Aufgelegter Elfmeter
In der Regierung wie im Wahlkampf lautet das Match ÖVP gegen SPÖ, während die Opposition den aufgelegten Elfmeter unverwandelt lässt. Die FPÖ verzichtete darauf, den Flughafenverkauf zum Thema eines Untersuchungsausschusses im Landtag zu machen, und ließ lieber ein weiteres Mal die Causa Hypo Alpe Adria untersuchen. Und auch der sonst wortgewaltige Team-Kärnten-Chef Gerhard Köfer verlangt lediglich rasche Aufklärung.

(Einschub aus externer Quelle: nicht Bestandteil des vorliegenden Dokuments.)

==> config.mk <==
export PLATFORM = sky130hd
export DESIGN_NAME = pos_sweep_ctrl
export DESIGN_NICKNAME = d
export VERILOG_FILES = /design/src/rtl/pos_sweep_ctrl.sv
export SDC_FILE = /design/constraint.sdc
export NUM_CORES = 1
export LEC_CHECK = 0
export BUFFER_PORTS_ARGS = -buffer_cell sky130_fd_sc_hd__clkbuf_2
export CORE_ASPECT_RATIO = 0.7
export CORE_UTILIZATION = 30
export CTS_BUF_LIST = sky130_fd_sc_hd__clkbuf_16
export DETAILED_ROUTE_END_ITERATION = 6
export PLACE_DENSITY = 0.55
export SKIP_LAST_GASP = 1
export SLEW_MARGIN = 0
export SYNTH_ARGS = -nofsm -noshare
export SYNTH_HDL_FRONTEND = slang
export SYNTH_SLANG_ARGS = --single-unit
==> constraint.sdc <==
create_clock -name clk -period 4.6 [get_ports clk]
set_clock_uncertainty 0.15 [all_clocks]
set_input_delay 0.23 -clock clk [delete_from_list [all_inputs] [get_ports clk]]
set_output_delay 0.23 -clock clk [all_outputs]
set_load 0.005 [all_outputs]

Die FPÖ ist gegen einen Rückkauf – und das hat durchaus interessante Hintergründe: Der Nationalratsabgeordnete und frühere Landesparteichef Christian Ragger ist beruflich in die Geschichte involviert: Er war Anwalt der Flughafengesellschaft, seine Kanzlei hat die Pacht- und Baurechtsverträge ausgearbeitet. Inzwischen hat er sich da zurückgezogen. „Ich will nicht, dass auf meine Kosten Wahlkampf gemacht wird“, so Ragger zur „Presse“. Den Verkauf an Lillihill hält er aber weiterhin für die beste Lösung für den Flughafen. Und in einer Vorstandssitzung vor einem Jahr vertrat er massiv die Interessen des Investors. Woher man das weiß? Eine Tonbandaufzeichnung der Sitzung landete bei einem Medium – Ausdrücke aus der Fäkalsprache inklusive.